The head of Quantitative Analysis and Financial Innovation at the Italian securities regulator drafted a reform proposal that would transform the ESM into a stability provider for the euro area as a whole, saying that "it would become a transition mechanism to a unique federal debt".

This could be achieved through a risk-weighted cash contribution system that should increase the financial soundness of the Mechanism in terms of balance sheet structure. In return for the insurance premiums received, the ESM should guarantee the public debts of all member countries, allowing the progressive transition to a single federal debt of the euro area.

These capital injections would give the ESM the opportunity to fund worthwhile investments in stressed countries while supporting the realignment of the economic cycles within the single currency. Instead of an emergency lender to support the financial economy, the ESM would become an ongoing support mechanism to the real economy by boosting productivity in poorer parts of Europe.

This transition scheme would help develop a deep and liquid market for Eurobonds, which could better compete with US treasuries in attracting international investors. Unlike alternatives such as European Safe Bonds, which reject the concept of risk-sharing, my proposal foresees only a temporary segmentation between shared and un-shared.

Once the transition is complete, the entire public debt of the euro area would be under the joint liability of all member countries — the debate about risk weights for government debt within the euro area would become obsolete.

If we really want to prevent the single currency from disintegrating under the pressure of nationalist interests, we must adopt a genuinely federalist perspective. The euro area must graduate from a set of States that shares a currency into a common project. [...]

The Transition Mechanism: risk-sharing and strongest capital structure

I propose a risk-sharing agreement whereby riskier countries pay insurance premiums to the ESM in the form of capital injections. In exchange, these countries receive protection against their own sovereign risk from safer countries.

The new set-up should be enacted gradually: maturing debt securities should be re-issued with new risk-sharing clauses that provide for the joint liability of all euro area members. After ten years, all public debts would be fully risk-shared. Italian, French, or German sovereign bonds would cease to exist, having been replaced by unique euro area debt instruments with a single yield curve (and no credit spread), which represents the undiversifiable risk of the euro area as whole.

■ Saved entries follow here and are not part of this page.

## src/hcie_pkg.sv

```systemverilog
// Shared types, constants and mnemonic tables of the Hack C-instruction encoder.
// No dependencies; every other file of the block imports this package.
package hcie_pkg;

	// Operation kinds passed from the front to the back
	localparam logic [1:0] OP_APPEND = 2'd0;
	localparam logic [1:0] OP_DEST   = 2'd1;
	localparam logic [1:0] OP_COMP   = 2'd2;
	localparam logic [1:0] OP_LONG   = 2'd3;

	// Error codes
	localparam logic [2:0] ERR_NONE = 3'd0;
	localparam logic [2:0] ERR_DEST = 3'd1;
	localparam logic [2:0] ERR_COMP = 3'd2;
	localparam logic [2:0] ERR_JUMP = 3'd3;
	localparam logic [2:0] ERR_LONG = 3'd4;

	// Characters with a meaning of their own
	localparam logic [7:0] CH_EQ   = "=";
	localparam logic [7:0] CH_SEMI = ";";
	localparam logic [7:0] CH_A    = "A";
	localparam logic [7:0] CH_D    = "D";
	localparam logic [7:0] CH_M    = "M";

	localparam logic [2:0] WORD_PREFIX = 3'b111;

	// Queue between front and back
	localparam int QUEUE_DEPTH = 2;
	localparam int QPTR_W      = $clog2(QUEUE_DEPTH);
	localparam int QCNT_W      = $clog2(QUEUE_DEPTH + 1);

	localparam int COMP_ENTRIES = 28;
	localparam int JUMP_ENTRIES = 7;

	typedef struct packed {
		logic [1:0] kind;     // OP_* code
		logic [7:0] ch;       // character to append
		logic       last;     // last character of the line
		logic       jump_sec; // line is in its jump part after this item
	} op_t;

	typedef struct packed {
		logic [1:0]  len;
		logic [23:0] txt;  // first character in the top byte
		logic [6:0]  code;
	} mnem_t;

	typedef struct packed {
		logic       hit;
		logic [6:0] code;
	} lookup_t;

	localparam mnem_t COMP_TAB [COMP_ENTRIES] = '{
		'{2'd1, {"0", 16'h0}, 7'h2A}, '{2'd1, {"1", 16'h0}, 7'h3F},
		'{2'd2, {"-1", 8'h0}, 7'h3A}, '{2'd1, {"D", 16'h0}, 7'h0C},
		'{2'd1, {"A", 16'h0}, 7'h30}, '{2'd1, {"M", 16'h0}, 7'h70},
		'{2'd2, {"!D", 8'h0}, 7'h0D}, '{2'd2, {"!A", 8'h0}, 7'h31},
		'{2'd2, {"!M", 8'h0}, 7'h71}, '{2'd2, {"-D", 8'h0}, 7'h0F},
		'{2'd2, {"-A", 8'h0}, 7'h33}, '{2'd2, {"-M", 8'h0}, 7'h73},
		'{2'd3, "D+1", 7'h1F}, '{2'd3, "A+1", 7'h37}, '{2'd3, "M+1", 7'h77},
		'{2'd3, "D-1", 7'h0E}, '{2'd3, "A-1", 7'h32}, '{2'd3, "M-1", 7'h72},
		'{2'd3, "D+A", 7'h02}, '{2'd3, "D+M", 7'h42}, '{2'd3, "D-A", 7'h13},
		'{2'd3, "D-M", 7'h53}, '{2'd3, "A-D", 7'h07}, '{2'd3, "M-D", 7'h47},
		'{2'd3, "D&A", 7'h00}, '{2'd3, "D&M", 7'h40}, '{2'd3, "D|A", 7'h15},
		'{2'd3, "D|M", 7'h55}
	};

	localparam mnem_t JUMP_TAB [JUMP_ENTRIES] = '{
		'{2'd3, "JGT", 7'd1}, '{2'd3, "JEQ", 7'd2}, '{2'd3, "JGE", 7'd3},
		'{2'd3, "JLT", 7'd4}, '{2'd3, "JNE", 7'd5}, '{2'd3, "JLE", 7'd6},
		'{2'd3, "JMP", 7'd7}
	};

	// Match a token of n characters (n = 0: no match possible)
	function automatic logic entry_match(input mnem_t e, input logic [7:0] c0,
			input logic [7:0] c1, input logic [7:0] c2, input logic [1:0] n);
		return (n != 2'd0) && (n == e.len) && (c0 == e.txt[23:16]) &&
			((n < 2'd2) || (c1 == e.txt[15:8])) && ((n < 2'd3) || (c2 == e.txt[7:0]));
	endfunction

	function automatic lookup_t comp_lookup(input logic [7:0] c0, input logic [7:0] c1,
			input logic [7:0] c2, input logic [1:0] n);
		lookup_t r;
		r = '0;
		for (int i = 0; i < COMP_ENTRIES; i++) begin
			if (entry_match(COMP_TAB[i], c0, c1, c2, n)) begin
				r.hit  = 1'b1;
				r.code = COMP_TAB[i].code;
			end
		end
		return r;
	endfunction

	function automatic lookup_t jump_lookup(input logic [7:0] c0, input logic [7:0] c1,
			input logic [7:0] c2, input logic [1:0] n);
		lookup_t r;
		r = '0;
		for (int i = 0; i < JUMP_ENTRIES; i++) begin
			if (entry_match(JUMP_TAB[i], c0, c1, c2, n)) begin
				r.hit  = 1'b1;
				r.code = JUMP_TAB[i].code;
			end
		end
		return r;
	endfunction

endpackage

```

## src/hack_c_instruction_encoder.sv

```systemverilog
// Top level of the Hack C-instruction encoder (dest=comp;jump, one char per item).
// Instantiates hcie_front, hcie_queue and hcie_back; depends on hcie_pkg.
//
//  channel | valid      | stall      | payload
//  --------+------------+------------+----------------------------------
//  input   | char_valid | char_stall | char_code[7:0], end_of_line
//  output  | word_valid | word_stall | instruction_word[15:0], error_code[2:0]
//
// One character item per cycle while the queue is not full; the back end settles
// one queued item per cycle unless an end-of-line item waits on a stalled output,
// and a two-entry queue sits between front and back; each line's result is registered.
// arst_n clears the line state, the queue and the output valid bit.
// A stalled output holds its item; further characters queue until the
// next end-of-line item needs the output register and the queue fills, then char_stall rises.
module hack_c_instruction_encoder import hcie_pkg::*; #(
	parameter int TOKEN_CHARS = 3
) (
	input  logic        clk,
	input  logic        arst_n,
	input  logic        char_valid,
	output logic        char_stall,
	input  logic [7:0]  char_code,
	input  logic        end_of_line,
	output logic        word_valid,
	input  logic        word_stall,
	output logic [15:0] instruction_word,
	output logic [2:0]  error_code
);

	op_t  front_op;
	op_t  head_op;
	logic accept;
	logic q_nonempty;
	logic q_full;
	logic q_pop;

	// Hold input while the queue is full
	assign char_stall = q_full;
	assign accept     = char_valid && !char_stall;

	hcie_front #(
		.TOKEN_CHARS(TOKEN_CHARS)
	) u_front (
		.clk        (clk),
		.arst_n     (arst_n),
		.accept     (accept),
		.char_code  (char_code),
		.end_of_line(end_of_line),
		.op         (front_op)
	);

	hcie_queue u_queue (
		.clk     (clk),
		.arst_n  (arst_n),
		.push    (accept),
		.push_op (front_op),
		.pop     (q_pop),
		.head    (head_op),
		.nonempty(q_nonempty),
		.full    (q_full)
	);

	hcie_back #(
		.TOKEN_CHARS(TOKEN_CHARS)
	) u_back (
		.clk             (clk),
		.arst_n          (arst_n),
		.op              (head_op),
		.op_valid        (q_nonempty),
		.op_pop          (q_pop),
		.word_valid      (word_valid),
		.word_stall      (word_stall),
		.instruction_word(instruction_word),
		.error_code      (error_code)
	);

`ifndef NO_ASSERTIONS
	// An errored line never carries an encoded word
	assert property (@(posedge clk) disable iff (!arst_n)
		(word_valid && error_code != ERR_NONE) |-> (instruction_word == 16'h0000))
		else $error("errored line with nonzero word");

	// A clean line always carries the C-instruction prefix
	assert property (@(posedge clk) disable iff (!arst_n)
		(word_valid && error_code == ERR_NONE) |-> (instruction_word[15:13] == WORD_PREFIX))
		else $error("clean line without prefix");

	// Closing a line must load the output register
	assert property (@(posedge clk) disable iff (!arst_n)
		(q_pop && head_op.last) |=> word_valid)
		else $error("end of line popped but no result");

	// Error codes stay within the defined set
	assert property (@(posedge clk) disable iff (!arst_n)
		word_valid |-> (error_code <= ERR_LONG))
		else $error("undefined error code");
`endif

endmodule

```

## src/hcie_front.sv

```systemverilog
// Front end: accepts characters and classifies each into an operation.
// Tracks line section and token length; depends on hcie_pkg.
module hcie_front import hcie_pkg::*; #(
	parameter int TOKEN_CHARS = 3
) (
	input  logic       clk,
	input  logic       arst_n,
	input  logic       accept,
	input  logic [7:0] char_code,
	input  logic       end_of_line,
	output op_t        op
);

	localparam int LEN_W = $clog2(TOKEN_CHARS + 1);

	logic [1:0]       section_q;
	logic [LEN_W-1:0] len_q;

	always_comb begin
		op.ch   = char_code;
		op.last = end_of_line;
		if (char_code == CH_EQ && section_q == 2'd0) begin
			op.kind = OP_DEST;
		end else if (char_code == CH_SEMI && section_q < 2'd2) begin
			op.kind = OP_COMP;
		end else if (len_q < LEN_W'(TOKEN_CHARS)) begin
			op.kind = OP_APPEND;
		end else begin
			op.kind = OP_LONG;
		end
		op.jump_sec = (op.kind == OP_COMP) || (section_q == 2'd2);
	end

	always_ff @(posedge clk or negedge arst_n) begin
		if (!arst_n) begin
			section_q <= 2'd0;
			len_q     <= '0;
		end else if (accept) begin
			if (end_of_line) begin
				section_q <= 2'd0;
				len_q     <= '0;
			end else begin
				case (op.kind)
					OP_DEST: begin
						section_q <= 2'd1;
						len_q     <= '0;
					end
					OP_COMP: begin
						section_q <= 2'd2;
						len_q     <= '0;
					end
					OP_APPEND: len_q <= len_q + 1'b1;
					default: ;
				endcase
			end
		end
	end

endmodule

```

## src/hcie_queue.sv

```systemverilog
// Two-entry queue of operations between front and back.
// Depends on hcie_pkg for op_t and the queue depth.
module hcie_queue import hcie_pkg::*; (
	input  logic clk,
	input  logic arst_n,
	input  logic push,
	input  op_t  push_op,
	input  logic pop,
	output op_t  head,
	output logic nonempty,
	output logic full
);

	op_t              slot_q [QUEUE_DEPTH];
	logic [QPTR_W-1:0] wr_q;
	logic [QPTR_W-1:0] rd_q;
	logic [QCNT_W-1:0] count_q;

	assign head     = slot_q[rd_q];
	assign nonempty = (count_q != '0);
	assign full     = (count_q == QCNT_W'(QUEUE_DEPTH));

	always_ff @(posedge clk) begin
		if (push) begin
			slot_q[wr_q] <= push_op;
		end
	end

	always_ff @(posedge clk or negedge arst_n) begin
		if (!arst_n) begin
			wr_q    <= '0;
			rd_q    <= '0;
			count_q <= '0;
		end else begin
			if (push) begin
				wr_q <= wr_q + 1'b1;
			end
			if (pop) begin
				rd_q <= rd_q + 1'b1;
			end
			case ({push, pop})
				2'b10:   count_q <= count_q + 1'b1;
				2'b01:   count_q <= count_q - 1'b1;
				default: ;
			endcase
		end
	end

endmodule

```

## src/hcie_back.sv

```systemverilog
// Back end: keeps the token, decodes dest/comp/jump and registers the result.
// Depends on hcie_pkg for op codes, error codes and mnemonic lookups.
module hcie_back import hcie_pkg::*; #(
	parameter int TOKEN_CHARS = 3
) (
	input  logic        clk,
	input  logic        arst_n,
	input  op_t         op,
	input  logic        op_valid,
	output logic        op_pop,
	output logic        word_valid,
	input  logic        word_stall,
	output logic [15:0] instruction_word,
	output logic [2:0]  error_code
);

	localparam int LEN_W = $clog2(TOKEN_CHARS + 1);
	localparam int IDX_W = $clog2(TOKEN_CHARS);

	logic [7:0]       tok_q [TOKEN_CHARS];
	logic [LEN_W-1:0] len_q;
	logic [2:0]       dest_q;
	logic [6:0]       comp_q;
	logic [2:0]       perr_q;

	logic [15:0] word_q;
	logic [2:0]  code_q;
	logic        valid_q;

	logic             out_free;
	logic [1:0]       n_cur;
	logic [1:0]       n_next;
	logic [LEN_W-1:0] len_next;
	logic [7:0]       nb0, nb1, nb2;
	logic [2:0]       dest_scan;
	logic             dest_bad;
	lookup_t          semi_lk;
	lookup_t          fin_comp_lk;
	lookup_t          fin_jump_lk;
	logic [2:0]       dest_next;
	logic [6:0]       comp_next;
	logic [2:0]       step_err;
	logic [2:0]       err_run;
	logic [6:0]       comp_out;
	logic [2:0]       jump_out;
	logic [2:0]       fin_err;
	logic [2:0]       err_out;

	assign out_free = !valid_q || !word_stall;
	assign op_pop   = op_valid && (!op.last || out_free);

	// Scan the destination token
	always_comb begin
		dest_scan = 3'b000;
		dest_bad  = 1'b0;
		for (int k = 0; k < TOKEN_CHARS; k++) begin
			if (LEN_W'(k) < len_q) begin
				case (tok_q[k])
					CH_A:    dest_scan[2] = 1'b1;
					CH_D:    dest_scan[1] = 1'b1;
					CH_M:    dest_scan[0] = 1'b1;
					default: dest_bad = 1'b1;
				endcase
			end
		end
	end

	always_comb begin
		n_cur = (len_q <= LEN_W'(3)) ? len_q[1:0] : 2'd0;
		case (op.kind)
			OP_APPEND:       len_next = len_q + 1'b1;
			OP_DEST, OP_COMP: len_next = '0;
			default:         len_next = len_q;
		endcase
		n_next = (len_next <= LEN_W'(3)) ? len_next[1:0] : 2'd0;
		// Token as it stands after this item
		nb0 = (op.kind == OP_APPEND && len_q == LEN_W'(0)) ? op.ch : tok_q[0];
		nb1 = (op.kind == OP_APPEND && len_q == LEN_W'(1)) ? op.ch : tok_q[1];
		nb2 = (op.kind == OP_APPEND && len_q == LEN_W'(2)) ? op.ch : tok_q[2];
	end

	assign semi_lk     = comp_lookup(tok_q[0], tok_q[1], tok_q[2], n_cur);
	assign fin_comp_lk = comp_lookup(nb0, nb1, nb2, n_next);
	assign fin_jump_lk = jump_lookup(nb0, nb1, nb2, n_next);

	always_comb begin
		dest_next = dest_q;
		comp_next = comp_q;
		step_err  = ERR_NONE;
		case (op.kind)
			OP_DEST: begin
				dest_next = dest_scan;
				step_err  = dest_bad ? ERR_DEST : ERR_NONE;
			end
			OP_COMP: begin
				comp_next = semi_lk.hit ? semi_lk.code : 7'd0;
				step_err  = semi_lk.hit ? ERR_NONE : ERR_COMP;
			end
			OP_LONG: step_err = ERR_LONG;
			default: ;
		endcase
		err_run = (perr_q != ERR_NONE) ? perr_q : step_err;

		// Close the line
		comp_out = comp_next;
		jump_out = 3'b000;
		fin_err  = ERR_NONE;
		if (!op.jump_sec) begin
			comp_out = fin_comp_lk.hit ? fin_comp_lk.code : 7'd0;
			fin_err  = fin_comp_lk.hit ? ERR_NONE : ERR_COMP;
		end else if (len_next != '0) begin
			jump_out = fin_jump_lk.hit ? fin_jump_lk.code[2:0] : 3'b000;
			fin_err  = fin_jump_lk.hit ? ERR_NONE : ERR_JUMP;
		end
		err_out = (err_run != ERR_NONE) ? err_run : fin_err;
	end

	always_ff @(posedge clk) begin
		if (op_pop && op.kind == OP_APPEND) begin
			tok_q[len_q[IDX_W-1:0]] <= op.ch;
		end
		if (op_pop && op.last) begin
			word_q <= (err_out != ERR_NONE) ? 16'h0000 :
				{WORD_PREFIX, comp_out, dest_next, jump_out};
			code_q <= err_out;
		end
	end

	always_ff @(posedge clk or negedge arst_n) begin
		if (!arst_n) begin
			len_q   <= '0;
			dest_q  <= '0;
			comp_q  <= '0;
			perr_q  <= ERR_NONE;
			valid_q <= 1'b0;
		end else begin
			if (op_pop) begin
				if (op.last) begin
					len_q  <= '0;
					dest_q <= '0;
					comp_q <= '0;
					perr_q <= ERR_NONE;
				end else begin
					len_q  <= len_next;
					dest_q <= dest_next;
					comp_q <= comp_next;
					perr_q <= err_run;
				end
			end
			if (op_pop && op.last) begin
				valid_q <= 1'b1;
			end else if (!word_stall) begin
				valid_q <= 1'b0;
			end
		end
	end

	assign word_valid       = valid_q;
	assign instruction_word = word_q;
	assign error_code       = code_q;

endmodule

```

## config.mk

```make
export PLATFORM = sky130hd
export DESIGN_NAME = hack_c_instruction_encoder
export DESIGN_NICKNAME = d
export VERILOG_FILES = /design/src/hcie_pkg.sv /design/src/hack_c_instruction_encoder.sv /design/src/hcie_front.sv /design/src/hcie_queue.sv /design/src/hcie_back.sv
export SDC_FILE = /design/constraint.sdc
export NUM_CORES = 1
export LEC_CHECK = 0
export ABC_AREA = 1
export BUFFER_PORTS_ARGS = -buffer_cell sky130_fd_sc_hd__buf_2
export CORE_MARGIN = 8
export CORE_UTILIZATION = 45
export CTS_CLUSTER_DIAMETER = 150
export CTS_CLUSTER_SIZE = 20
export DETAILED_ROUTE_END_ITERATION = 7
export PLACE_DENSITY = 0.62
export SLEW_MARGIN = 5
export SYNTH_ARGS = -nofsm -noshare
export SYNTH_HDL_FRONTEND = slang
export SYNTH_SLANG_ARGS = --single-unit
```

## constraint.sdc

```tcl
create_clock -name clk -period 3.29 [get_ports clk]
set_input_delay 0.1645 -clock clk [delete_from_list [all_inputs] [get_ports clk]]
set_output_delay 0.1645 -clock clk [all_outputs]
set_load 0.03 [all_outputs]
```

==> impl_metrics.json, run 1 <==
{
  "post-route-util": 0.531,
  "drtAntennaViolNets": 0,
  "setup_violations": 0,
  "maxSlewHeadroom": 0.294,
  "grt_first_pass_wirelength_um": 31300,
  "required_ns": 3.39,
  "rsz0062_at_grt": "false",
  "crit_path_start": "u_back.tok_q[1][5]",
  "min_period_ns": 3.09,
  "clkSinkCount": 89,
  "hold_viol": 0,
  "die_area_um2": 18900,
  "nets": 1037,
  "worst_pin_slew_ns": 1.06,
  "syn_area_um2": 6650,
  "internal_power_w": 0.00336,
  "cts_buffers": 9,
  "synth_cells": 940,
  "fin_crit_sh": 0.940,
  "ys_seq_area_frac": 0.384,
  "htreeDepth": 3,
  "ys_ff_latch": 89,
  "wl_per_cell_um": 16.0,
  "status": "complete, no violations",
  "tns_ns": 0,
  "antenna_cells": 0,
  "yosysWarnings": 0,
  "synth_fp_nets": 959,
  "num_vias": 6506,
  "dpl_cell_area_um2": 7270,
  "initial_core_util": 0.459,
  "arrival_ns": 3.19,
  "grtUsageTotal": 0.211,
  "chipHeight_um": 138,
  "stdcell_area_um2": 7690,
  "drive_gt1_frac": 0.177,
  "drt_iter0_drc": 500,
  "path_class": "reg2reg",
  "rr_startpoint": "u_back.tok_q[1][5]",
  "viasPerCell": 5.39,
  "drc_errors": 0,
  "cp-start-kind": "flip-flop",
  "drv_cap": 0,
  "dp_hpwl_um": 15400,
  "wirelength_um": 19300,
  "row_count": 44,
  "core_area_um2": 14500,
  "synthToLayoutAreaGrowth_pct": 15.7,
  "fin_skew_ns": 0.0122,
  "hold_path_startpoint": "char_code[5]",
  "max_clock_freq_ghz": 0.323,
  "switching_share": 0.468,
  "routabilityCongestion": 1.07,
  "grt_overflow": 0,
  "vdd_drop_max_mv": 0.568,
  "power.net_switching_w": 0.00296,
  "grt_max_degree": 25,
  "yosys.cell_types.count": 47,
  "clock_latency_ns": 0.35,
  "clk_path_buf_depth": 2,
  "hold_class": "in2reg",
  "multi_input_area_um2": 3580,
  "tritoncts": "built",
  "die_w_um": 138,
  "path_clk_slew_ns": 0.07,
  "grt_pass1_vias": 6198,
  "slew_violations": 0,
  "register_area_um2": 2550,
  "end_kind": "flip-flop",
  "antenna_found_initial": 0,
  "ios": 34,
  "leakagePower_nw": 3.54,
  "clkPwrFrac": 0.167,
  "clockRootBuffer": "clkbuf_16",
  "drt-pass1-iter-count": 6,
  "portBuffers": 33,
  "comb_power_share": 0.544,
  "power_w": 0.00631,
  "power_density_nw_per_um2": 821,
  "nFillCells": 1472,
  "syn_area_per_cell_um2": 7.07,
  "worstPathMaxFanout": 7,
  "seq_power_share": 0.289
}
-- state kept, by name, indices dropped and copies added, names as in the netlist, 3 cells and up --
name                     count
u_back.tok_q                24
u_queue.slot_q              24
u_back.instruction_word     14
u_back.comp_q                7
u_back.dest_q                3
u_back.error_code            3
u_back.perr_q                3
-- routing by layer --
metal	global-route usage	wire length (µm)	vias to the layer above
met5	0	0	-
met4	0.103	801	0
met3	0.0310	912	55
met2	0.343	9000	197
met1	0.270	8570	2985
li1	-	-	3269
-- repair_timing --
item	4_1_cts	5_1_grt
gates resized for setup	0	22
hold buffers	1	0
buffers inserted	0	3
hold endpoints to repair	24	0
endpoints found under the setup margin	0	14
-- kinds of logic after synthesis --
group | share of synthesized area
AO/OA/AOI/OAI | 0.0962
XOR/XNOR | 0.00395
adder cells (fa/ha/maj) | 0.0113
buffers and inverters | 0.0902
flip-flops | 0.384
AND/OR/NAND/NOR | 0.414
-- through the flow --
step / setup slack, ns / cells / hold slack [ns]
finish: 0.199 / 1207 / 0.0228
global route: 0.00379 / 1207 / 0.0179
CTS: 0.0563 / 1203 / 0.0141
detailed placement: 0.0670 / 1186 / 0.195
global placement: 0.124 / 1186 / 0.195
floorplan: 0.424 / 940 / -0.131
-- Yosys cell counts (all sizes together) --
master   count  area share
a211oi       1      0.0011
a21boi       1      0.0011
a21oi       23       0.021
a31oi        2      0.0019
and2         1     0.00094
and3         4      0.0038
buf         14       0.019
clkbuf       4      0.0023
dfrtp       24       0.090
edfxtp      65        0.29
ha           6       0.011
inv        122       0.069
nand2      278        0.17
nand3      115       0.094
nand3b       2      0.0023
nand4       32       0.031
nor2       137       0.094
nor3        15       0.012
nor3b        1      0.0011
nor4         2      0.0019
o2111a       1      0.0017
o2111ai      1      0.0013
o211ai       4      0.0045
o21ai       72       0.056
o22ai        6      0.0056
o31ai        2      0.0023
or2          2      0.0019
xnor2        1      0.0013
xor2         2      0.0026
-- final timing paths --
path | to | slack (ns) | cells past startpoint
worst max-delay path | u_back.instruction_word[3] | 0.20 | 15
worst min-delay path | u_queue.slot_q[1][7] | 0.02 | 1
worst max register to register | u_back.instruction_word[3] | 0.20 | 15
worst min register to register | u_back.word_valid | 0.50 | 2
max in group asynchronous | u_back.len_q[1] | 2.51 | 2
min in group asynchronous | u_back.word_valid | 0.35 | 2
-- layout make-up --
class                   count  area share
repair buffers             84      0.0732
well taps                 184      0.0299
inverters                 122      0.0602
clock inverters             4     0.00618
multi-input cells         712       0.465
flip-flops and latches     89       0.332
clock buffers              12      0.0335
-- power groups by stage --
stage	Combinational (W)	Sequential, W	Clock (W)
after floorplan	0.00209	0.00201	0
after global placement	0.00328	0.00184	0
after detailed placement	0.00330	0.00184	0
after CTS	0.00331	0.00182	0.00107
after global routing	0.00376	0.00185	0.00111
final	0.00343	0.00182	0.00106
-- layout by cell type, fill, tap and decap left out, types with 7 or more instances in the layout --
cell type and count:
a21oi_1 17, buf_2 33, buf_4 49, clkbuf_16 10, dfrtp_1 22, edfxtp_1 65, inv_1 117, nand2_1 253
nand2_2 20, nand3_1 108, nand4_1 31, nor2_1 112, nor2_2 16, nor2_4 7, nor3_1 13, o21ai_0 52
o21ai_1 14
-- worst max-delay path, stage by stage, from the launching register on --
cell	delay, ns
edfxtp_1	0.44
nor2_1	0.23
nand2_1	0.15
nor2_1	0.23
inv_1	0.09
nand2_1	0.12
o211ai_1	0.11
nand3_1	0.12
nand2_1	0.08
nor2_1	0.34
nand3_1	0.12
nor2_1	0.20
nand4_2	0.21
nand3_4	0.18
buf_4	0.17
nor2_2	0.04
No activity file was read; power rests on OpenSTA's default activity.
==> inputs of run 2 (changes only) <==
PLACE_DENSITY = 0.59   (was 0.62)
SETUP_SLACK_MARGIN = 0.15   (was default)
==> run 2 against run 1 <==
Effect of this change:
- die area did not move
- sequential power about the same
- critical path depth up 3
- cell area is 3.1% higher
- sequential cell count stayed put
- critical path type unchanged
- critical endpoint is now u_back.instruction_word[1]
- highest routed layer unchanged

Insurance premiums would reduce liquidity risk because of how much they would increase paid-in capital. The Stability Mechanism would replace a contingent equity of €625bn with a certain liquidity injection 6-to-8 times lower.

The additional financial burden would be concentrated on risky countries. Those deemed safe by the markets, such as Germany and the Netherlands, would be exempted from any additional contributions — except in a crisis. Today Germany has a contingent liability to the ESM which is worth €168.3bn, but as net protection sellers, they would not have to pay any premiums.

One might argue Germany should receive the premiums directly, but this argument ignores the risk-sharing premises of the reform. Making the ESM the guarantor is logical because of the need of a super partes arbiter to give credibility to the risk-sharing agreement. For the same reason, the ESM’s governance should be modified to remove the veto rights retained by Germany, France, and Italy.